> [Work instruction] When the word "qcnt" shows up in a line of the records below, copy that line.
::::::::
File: src/rtl/i2c_seq_master.sv
module i2c_seq_master #(
  parameter int CLK_HZ = 100_000_000,
  parameter int STEP   = 4,
  localparam int AW    = STEP + 3
) (
  input  logic          clk,
  input  logic          rst_n,
  input  logic [AW-1:0] reg_addr,
  input  logic          reg_wr,
  input  logic [7:0]    reg_wdata,
  output logic [7:0]    reg_rdata,
  output logic          irq,
  output logic [3:0]    chan_sel,
  input  logic          scl_in,
  input  logic          sda_in,
  output logic          scl_pull,
  output logic          sda_pull
);
  localparam int Q100 = CLK_HZ / 400_000;
  localparam int Q50  = CLK_HZ / 200_000;
  localparam int Q25  = CLK_HZ / 100_000;
  localparam int QW   = $clog2(Q25 + 1);

  typedef enum logic [3:0] {
    S_IDLE, S_START, S_ADDR1, S_SUB, S_RSTART, S_ADDR2, S_WAIT, S_DATA, S_STOP
  } st_t;

  st_t         st;
  logic [7:0]  mode_r, addr_r, sub_r, data_r, sh;
  logic        aak_r, dir_r, ack_r, smp;
  logic [3:0]  isr_r, ier_r, ev;
  logic [QW-1:0] qcnt, qlen;
  logic [1:0]  q;
  logic [3:0]  bitn;

  wire hit     = (reg_addr & AW'((1 << STEP) - 1)) == '0;
  wire [2:0] idx = reg_addr[AW-1:STEP];
  wire wr_ok   = reg_wr && hit;
  wire wr_mode = wr_ok && idx == 3'd0;
  wire wr_ctrl = wr_ok && idx == 3'd1;
  wire wr_isr  = wr_ok && idx == 3'd3;
  wire wr_ier  = wr_ok && idx == 3'd4;
  wire wr_addr = wr_ok && idx == 3'd5;
  wire wr_sub  = wr_ok && idx == 3'd6;
  wire wr_data = wr_ok && idx == 3'd7;

  wire [1:0] kind   = mode_r[3:2];
  wire busy         = st != S_IDLE;
  wire running      = busy && st != S_WAIT;
  wire tick         = running && qcnt == '0;
  wire last_q       = tick && q == 2'd3;
  wire byte_st      = st == S_ADDR1 || st == S_SUB || st == S_ADDR2 || st == S_DATA;
  wire cond_st      = st == S_START || st == S_RSTART || st == S_STOP;
  wire rx_byte      = st == S_DATA && dir_r;
  wire byte_end     = last_q && byte_st && bitn == 4'd8;
  wire ack_in       = !smp;
  wire [3:0] clr    = wr_isr ? reg_wdata[3:0] : 4'h0;

  assign irq      = |(isr_r & ier_r);
  assign chan_sel = mode_r[7:4];

  always_comb begin
    case (mode_r[1:0])
      2'd0:    qlen = QW'(Q100);
      2'd1:    qlen = QW'(Q50);
      default: qlen = QW'(Q25);
    endcase
  end

  always_comb begin
    case (idx)
      3'd0: reg_rdata = mode_r;
      3'd1: reg_rdata = {7'b0, aak_r};
      3'd2: reg_rdata = {3'b0, scl_in, sda_in, dir_r, ack_r, busy};
      3'd3: reg_rdata = {4'b0, isr_r};
      3'd4: reg_rdata = {4'b0, ier_r};
      3'd5: reg_rdata = addr_r;
      3'd6: reg_rdata = sub_r;
      default: reg_rdata = data_r;
    endcase
    if (!hit) reg_rdata = 8'h00;
  end

  always_comb begin
    ev = 4'h0;
    if (last_q && (st == S_START || st == S_RSTART)) ev[3] = 1'b1;
    if (last_q && st == S_STOP) ev[2] = 1'b1;
    if (byte_end) begin
      if (st == S_DATA) ev[0] = 1'b1;
      else if (st == S_ADDR2 || !ack_in || kind == 2'd1 || (st == S_SUB && kind == 2'd2))
        ev[1] = 1'b1;
    end
  end

  always_comb begin
    scl_pull = 1'b0;
    sda_pull = 1'b0;
    case (st)
      S_START, S_RSTART: begin
        scl_pull = (q == 2'd0) ? (st == S_RSTART) : (q == 2'd3);
        sda_pull = q[1];
      end
      S_STOP: begin
        scl_pull = q == 2'd0;
        sda_pull = q != 2'd3;
      end
      S_WAIT: scl_pull = 1'b1;
      S_ADDR1, S_SUB, S_ADDR2, S_DATA: begin
        scl_pull = q == 2'd0 || q == 2'd3;
        sda_pull = (bitn < 4'd8) ? (!rx_byte && !sh[7]) : (rx_byte && aak_r);
      end
      default: ;
    endcase
  end

  always_ff @(posedge clk or negedge rst_n) begin
    if (!rst_n) begin
      st <= S_IDLE;
      mode_r <= '0; addr_r <= '0; sub_r <= '0; data_r <= '0; sh <= '0;
      aak_r <= 1'b0; dir_r <= 1'b0; ack_r <= 1'b0; smp <= 1'b0;
      isr_r <= '0; ier_r <= '0; qcnt <= '0; q <= '0; bitn <= '0;
    end else begin
      if (wr_mode) mode_r <= reg_wdata;
      if (wr_ctrl) aak_r  <= reg_wdata[0];
      if (wr_ier)  ier_r  <= reg_wdata[3:0];
      if (wr_addr) addr_r <= reg_wdata;
      if (wr_sub)  sub_r  <= reg_wdata;
      if (wr_data) data_r <= reg_wdata;
      isr_r <= (isr_r & ~clr) | ev;

      if (!running) begin
        qcnt <= qlen - 1'b1;
        q    <= '0;
        bitn <= '0;
      end else if (tick) begin
        qcnt <= qlen - 1'b1;
        q    <= q + 2'd1;
        if (q == 2'd1) smp <= sda_in;
        if (q == 2'd3 && byte_st) begin
          if (bitn == 4'd8) bitn <= '0;
          else begin
            bitn <= bitn + 4'd1;
            sh   <= {sh[6:0], smp};
          end
        end
      end else begin
        qcnt <= qcnt - 1'b1;
      end

      case (st)
        S_IDLE:
          if (wr_ctrl && reg_wdata[1] && kind != 2'd0) begin
            st    <= S_START;
            dir_r <= addr_r[0];
          end
        S_START:
          if (last_q) begin
            st <= S_ADDR1;
            sh <= (kind == 2'd3) ? {addr_r[7:1], 1'b0} : addr_r;
          end
        S_ADDR1, S_SUB, S_ADDR2:
          if (byte_end) begin
            ack_r <= ack_in;
            if (ev[1]) st <= S_WAIT;
            else if (st == S_ADDR1) begin
              st <= S_SUB;
              sh <= sub_r;
            end else st <= S_RSTART;
          end
        S_RSTART:
          if (last_q) begin
            st <= S_ADDR2;
            sh <= addr_r;
          end
        S_WAIT:
          if (wr_ctrl && reg_wdata[2]) st <= S_STOP;
          else if (wr_data && !dir_r) begin
            st <= S_DATA;
            sh <= reg_wdata;
          end else if (wr_isr && |reg_wdata[1:0] && dir_r && ack_r) begin
            st <= S_DATA;
            sh <= 8'hFF;
          end
        S_DATA:
          if (byte_end) begin
            if (dir_r) begin
              data_r <= sh;
              st     <= aak_r ? S_WAIT : S_STOP;
            end else begin
              ack_r <= ack_in;
              st    <= S_WAIT;
            end
          end
        S_STOP:
          if (last_q) st <= S_IDLE;
        default: st <= S_IDLE;
      endcase
    end
  end

  AST_SDA_HOLD_SCL_HIGH: assert property (@(posedge clk) disable iff (!rst_n)
    (!scl_pull && !$past(scl_pull) && !cond_st && !$past(cond_st)) |-> $stable(sda_pull));
  AST_BUSY_ENDS_AT_STOP: assert property (@(posedge clk) disable iff (!rst_n)
    $fell(busy) |-> ($past(st) == S_STOP && isr_r[2]));
  AST_RAW_MODE_IDLE: assert property (@(posedge clk) disable iff (!rst_n)
    (st == S_IDLE && kind == 2'd0) |=> st == S_IDLE);
  AST_NAK_SKIPS_SUB: assert property (@(posedge clk) disable iff (!rst_n)
    (st == S_SUB && $past(st) == S_ADDR1) |-> ack_r);
  AST_RX_NAK_STOPS: assert property (@(posedge clk) disable iff (!rst_n)
    ($past(st) == S_DATA && st == S_STOP) |-> ($past(dir_r) && !$past(aak_r)));
endmodule

File: config.mk
export PLATFORM = sky130hd
export DESIGN_NAME = i2c_seq_master
export DESIGN_NICKNAME = d
export VERILOG_FILES = /design/src/rtl/i2c_seq_master.sv
export SDC_FILE = /design/constraint.sdc
export NUM_CORES = 1
export LEC_CHECK = 0
export ABC_AREA = 0
export ABC_CLOCK_PERIOD_IN_PS = 3100
export CAP_MARGIN = 20
export CORE_MARGIN = 10
export CORE_UTILIZATION = 60
export DETAILED_ROUTE_END_ITERATION = 10
export GPL_TIMING_DRIVEN = 0
export PLACE_DENSITY = 0.89
export SLEW_MARGIN = 10
export SYNTH_ARGS = -nofsm -noshare
export SYNTH_HDL_FRONTEND = slang
export SYNTH_SLANG_ARGS = --single-unit
File: constraint.sdc
create_clock -name clk -period 3.1 [get_ports clk]
set_input_delay 0.775 -clock clk [delete_from_list [all_inputs] [get_ports clk]]
set_output_delay 0.775 -clock clk [all_outputs]
set_load 0.01 [all_outputs]
==> impl_metrics.ini, run 1 <==
[status]
run_status = finished clean

[global_routing]
grt_pass1_wl_mm = 23.67
via_count_of_the_first_global_routing_pass = 4664
antenna_violations_before_repair = 0
largest_net_degree_at_the_start_of_global_routing = 39
grt.total_usage = 0.2463
grt_overflow_total = 0

[yosys]
seq_area_frac_synth = 0.3698
syn_avg_cell_area_sq_um = 8.826
synth_seq_cells = 72
synth_nets = 580
synthesis.area_sq_um = 4872
synth_top_flop_cell = sky130_fd_sc_hd__dfrtp_1
netlist-cell-type-count = 79
netlist.top_cell.by_area = sky130_fd_sc_hd__dfrtp_1
syn-instance-count = 552
yosysTopAreaCellShare = 0.3698
synth_edf_count = 0
ys.warnings.count = 0
synth_area_leaders = sky130_fd_sc_hd__dfrtp_1, sky130_fd_sc_hd__mux2_2, sky130_fd_sc_hd__o21ai_0
synth_async_sr_flop_share = 1.000

[finish]
drive_above_1_share = 0.2089
mostFrequentLayoutCell = sky130_fd_sc_hd__dfrtp_1
multi_input_area_sq_um = 2859
flow.area_growth_from_synthesis_pct = 15.67
sequential_cell_area_sq_um = 1805
most-common-layout-cells = sky130_fd_sc_hd__dfrtp_1, sky130_fd_sc_hd__nand2_1, sky130_fd_sc_hd__nor2_1, sky130_fd_sc_hd__o21ai_0, sky130_fd_sc_hd__a21oi_1
diodes = 0
final_nets = 632
fillers = 574

[detailed_routing]
viasPerCell = 6.718
route.final.wire_length_mm = 14.91
dr.first_iter.drc_count = 396
post_drt_wl_per_cell_um = 21.00
detail_route.first_pass.iterations = 6
postRouteAntennaNets = 0
dr_total_vias = 4770
remaining_drc_errors = 0

[timing]
timing.final.max_slew_violations = 0
tightest_slew_ps = 806.3
min_period_ps = 3081
clock.fmax_mhz = 324.6
slew_headroom = 0.4568
layout_worst_path_cycle_share = 0.9938
setup_viol = 0
clock_skew_ps = 14.27
worst_slack_ps = 19.15
number_of_hold_violations_in_the_final_report = 0

[place]
detailedPlacementHpwl_mm = 10.58
io_buffer_count = 29
dpl_worst_slack_ps = -955.5
final_weighted_congestion_in_routability_driven_placement = 0.9602

[clock_network]
clock_tree.htree_level_count = 3
clock-root-buffer = sky130_fd_sc_hd__clkbuf_8
clock_sinks = 72
path_clk_slew_ps = 80
insertion_delay_ps = 350
hold_buffers = 0
cts_buffers = 9
tritoncts_clock_tree = yes
maximum_buffer_depth_of_the_clock_tree = 2

[critical_path]
endpoint_kind = output pin
cp.arrival_ps = 2310
crit-reg2reg-capture = sh[2]
critical_path_peak_fanout = 3
critPathKind = input port to output pin
timing.critical_path.required_ps = 2320
critical_path.reg2reg.startpoint = qcnt[0]
timing.critical_path.from_type = input port
critical_path.max_stage_delay_ps = 440
critical_path.cell_chain = clkdlybuf4s50_1, nor4_4, buf_4, buf_4, buf_4, o21ai_1, a21oi_1, buf_2
cpMaxStageDelayCell = sky130_fd_sc_hd__clkdlybuf4s50_1
cp_common_cell = sky130_fd_sc_hd__buf_4
cp-endpoint = reg_rdata[1]
worstRegToRegCells = 10
r2r_setup_slack_ps = 440
worst_setup_path_startpoint = reg_addr[0]

[pwr]
vdd_drop_max_v = 0.0003652
powerDensity_nw_per_um2 = 622.5
internal_power_uw = 2067
power_switching_share = 0.4106
power.combinational.fraction = 0.436
switching_power_uw = 1441
total_leakage_power_uw = 0.002470
p_clk_frac = 0.219
design_power_total_uw = 3508
seq_power_share = 0.345

[worst_hold_path]
hold_class = input port to asynchronous set/reset pin

[floorplanning]
ioPinCount = 35
die_w_um = 110.1
core.rowCount = 32
core-area_sq_um = 7807
die-area_sq_um = 12120
die_y_um = 110.1
initial_util = 0.6240

[job]
max-cap-violations = 0
## layout make-up
type                       instances  share of cell area
timing repair buffer              41             0.06239
clock buffer                      10             0.02442
multi-input combinational        424              0.5073
tap                              102             0.02265
clock inverter                     5             0.01021
buffer                            38             0.04063
sequential                        72              0.3204
inverter                          18             0.01199
## per-stage QoR
stage	hold WS [ps]	instances	area, sq um	util	setup TNS, ps
3_5_place_dp	446.2	684	5308	0.6798	-7571
4_1_cts	394.5	707	5613	0.7189	-39.71
3_3_place_gp	437.4	683	5290	0.6776	-94620
2_1_floorplan	421.5	552	4872	-	0
6_report	380.9	710	5635	0.7218	0
5_1_grt	411.1	710	5635	0.7218	-16.46
## worst max-delay path: cells and delay by family
family                 cells  cell delay (ps)
AO/OA/AOI/OAI              2              250
buffers and inverters      5              990
AND/OR/NAND/NOR            1              280
## power by group through the flow
stage | clock network (uW) | registers, uW | logic (uW)
after global routing | 801 | 1230 | 1640
final | 768 | 1210 | 1530
after CTS | 761 | 1210 | 1470
after detailed placement | 0 | 1220 | 1440
after floorplan | 0 | 1180 | 1080
after global placement | 0 | 1220 | 1380
## logic make-up after synthesis
group           count (synthesis)  share of synthesized area
fa+ha+maj                       8                    0.02055
flops                          72                     0.3698
mux                            34                    0.07884
compound gates                170                     0.2352
simple gates                  202                     0.2229
xor+xnor                       10                    0.01798
buf+inv                        56                    0.05470
## synth_stat cells, types with 6 or more instances
| cell type | instances |
|---|---|
| sky130_fd_sc_hd__a211oi_1 | 8 |
| sky130_fd_sc_hd__a31oi_1 | 8 |
| sky130_fd_sc_hd__nor2b_1 | 13 |
| sky130_fd_sc_hd__a21oi_1 | 43 |
| sky130_fd_sc_hd__mux2i_1 | 10 |
| sky130_fd_sc_hd__ha_1 | 8 |
| sky130_fd_sc_hd__nand3_1 | 13 |
| sky130_fd_sc_hd__o22ai_1 | 6 |
| sky130_fd_sc_hd__nand4_1 | 8 |
| sky130_fd_sc_hd__buf_4 | 7 |
| sky130_fd_sc_hd__clkbuf_1 | 20 |
| sky130_fd_sc_hd__nor2_1 | 51 |
| sky130_fd_sc_hd__inv_1 | 17 |
| sky130_fd_sc_hd__nor3_1 | 7 |
| sky130_fd_sc_hd__o31ai_1 | 10 |
| sky130_fd_sc_hd__or2_2 | 6 |
| sky130_fd_sc_hd__nand2_1 | 58 |
| sky130_fd_sc_hd__dfrtp_1 | 72 |
| sky130_fd_sc_hd__o21ai_0 | 49 |
| sky130_fd_sc_hd__mux2_2 | 22 |
## per-layer routing
metal  global-route usage  wire [um]  share of wire  vias to the layer above
li1                     -          -              -                     2114
met1               0.3088       5704           0.38                     2277
met2               0.3899       7060           0.47                      314
met3              0.05223       1547           0.10                       65
met4               0.1339        598          0.040                        0
met5                    0          0              0                        -
## sequential cells by signal, summed over array words and instances (netlist names), 8 cells and up
signal / count
qcnt: 10
addr_r: 8
data_r: 8
mode_r: 8
sh: 8
sub_r: 8
## worst min path at each step
stage / start / endpoint / slack, ps / cells past startpoint
5_1_grt: rst_n / ack_r / 410 / 1
3_3_place_gp: qcnt[0] / qcnt[0] / 440 / 1
2_1_floorplan: qcnt[0] / qcnt[0] / 420 / 1
4_1_cts: rst_n / ack_r / 390 / 1
6_report: rst_n / smp / 380 / 1
3_5_place_dp: qcnt[0] / qcnt[0] / 450 / 1
## repair_timing
item,CTS,global route
pin swaps,4,4
buffers inserted,8,3
endpoints found under the setup margin,10,9
gates resized for setup,41,25
(Power assumes the default switching activity.)
==> run 2, diff against run 1 <==
CAP_MARGIN = default   (was 20)
CTS_CLUSTER_SIZE = 40   (was default)
==> results of run 2 <==
The final DEF is identical to that of run 1; final timing and power are the same.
::::::::
> [Response area]
  logic [QW-1:0] qcnt, qlen;
  wire tick         = running && qcnt == '0;
      isr_r <= '0; ier_r <= '0; qcnt <= '0; q <= '0; bitn <= '0;
        qcnt <= qlen - 1'b1;
        qcnt <= qlen - 1'b1;
        qcnt <= qcnt - 1'b1;
critical_path.reg2reg.startpoint = qcnt[0]
qcnt: 10
3_3_place_gp: qcnt[0] / qcnt[0] / 440 / 1
2_1_floorplan: qcnt[0] / qcnt[0] / 420 / 1
3_5_place_dp: qcnt[0] / qcnt[0] / 450 / 1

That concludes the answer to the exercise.